What the task asks » Stopping at the line that holds "output logic [CNT_W-1:0] bit_count;", repeat the lines below exactly, starting from the very first and including that final line.

Raw data »
==> src/flat_wrapper.sv <==
// flat-port wrapper written by rule: the top's interface ports become plain ports
module ccff_chain_loader_flat 
#(
  parameter int          DATA_W    = 8,
  parameter int          CHAIN_LEN = 32,
  parameter int          CNT_W     = 16,
  parameter logic [7:0]  MARKER    = 8'hA5
)
  (prog_clk, prog_reset, start, ccff_head, ccff_clk_en, ccff_tail, isol_n, busy, done, check_err, bit_count, dbg_state, s_if_s_data, s_if_s_valid, s_if_s_ready);
  ccff_chain_loader_if #(.DATA_W(DATA_W)) s_if_i ();
  input  logic prog_clk;
  input  logic prog_reset;
  input  logic start;
  output logic ccff_head;
  output logic ccff_clk_en;
  input  logic ccff_tail;
  output logic isol_n;
  output logic busy;
  output logic done;
  output logic check_err;
  output logic [CNT_W-1:0] bit_count;
  output logic [1:0] dbg_state;
  input wire logic [$bits(s_if_i.s_data)-1:0] s_if_s_data;
  input wire logic [$bits(s_if_i.s_valid)-1:0] s_if_s_valid;
  output wire logic [$bits(s_if_i.s_ready)-1:0] s_if_s_ready;
  assign s_if_i.s_data = s_if_s_data;
  assign s_if_i.s_valid = s_if_s_valid;
  assign s_if_s_ready = s_if_i.s_ready;
  ccff_chain_loader #(.DATA_W(DATA_W), .CHAIN_LEN(CHAIN_LEN), .CNT_W(CNT_W), .MARKER(MARKER)) u_core (.prog_clk(prog_clk), .prog_reset(prog_reset), .start(start), .s_if(s_if_i), .ccff_head(ccff_head), .ccff_clk_en(ccff_clk_en), .ccff_tail(ccff_tail), .isol_n(isol_n), .busy(busy), .done(done), .check_err(check_err), .bit_count(bit_count), .dbg_state(dbg_state));
endmodule
==> config.mk <==
export PLATFORM = sky130hd
export DESIGN_NAME = ccff_chain_loader_flat
export DESIGN_NICKNAME = d
export VERILOG_FILES = /design/src/rtl/ccff_chain_loader_if.sv /design/src/rtl/ccff_chain_loader.sv /design/src/flat_wrapper.sv
export SDC_FILE = /design/constraint.sdc
export NUM_CORES = 1
export LEC_CHECK = 0
export ABC_CLOCK_PERIOD_IN_PS = 1800
export CAP_MARGIN = 0
export CELL_PAD_IN_SITES_DETAIL_PLACEMENT = 0
export CELL_PAD_IN_SITES_GLOBAL_PLACEMENT = 1
export CORE_ASPECT_RATIO = 1.5
export CORE_MARGIN = 2
export CORE_UTILIZATION = 35
export DETAILED_ROUTE_END_ITERATION = 10
export PLACE_DENSITY_LB_ADDON = 0.1
export SETUP_SLACK_MARGIN = 0.02
export SLEW_MARGIN = 20
export SYNTH_ARGS = -nofsm -noshare
export SYNTH_HDL_FRONTEND = slang
export SYNTH_SLANG_ARGS = --single-unit
==> constraint.sdc <==
create_clock -name prog_clk -period 1.8 [get_ports prog_clk]
set_input_delay 0.36 -clock prog_clk [delete_from_list [all_inputs] [get_ports prog_clk]]
set_output_delay 0.36 -clock prog_clk [all_outputs]
set_load 0.01 [all_outputs]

Exercise solution »
==> src/flat_wrapper.sv <==
// flat-port wrapper written by rule: the top's interface ports become plain ports
module ccff_chain_loader_flat 
#(
  parameter int          DATA_W    = 8,
  parameter int          CHAIN_LEN = 32,
  parameter int          CNT_W     = 16,
  parameter logic [7:0]  MARKER    = 8'hA5
)
  (prog_clk, prog_reset, start, ccff_head, ccff_clk_en, ccff_tail, isol_n, busy, done, check_err, bit_count, dbg_state, s_if_s_data, s_if_s_valid, s_if_s_ready);
  ccff_chain_loader_if #(.DATA_W(DATA_W)) s_if_i ();
  input  logic prog_clk;
  input  logic prog_reset;
  input  logic start;
  output logic ccff_head;
  output logic ccff_clk_en;
  input  logic ccff_tail;
  output logic isol_n;
  output logic busy;
  output logic done;
  output logic check_err;
  output logic [CNT_W-1:0] bit_count;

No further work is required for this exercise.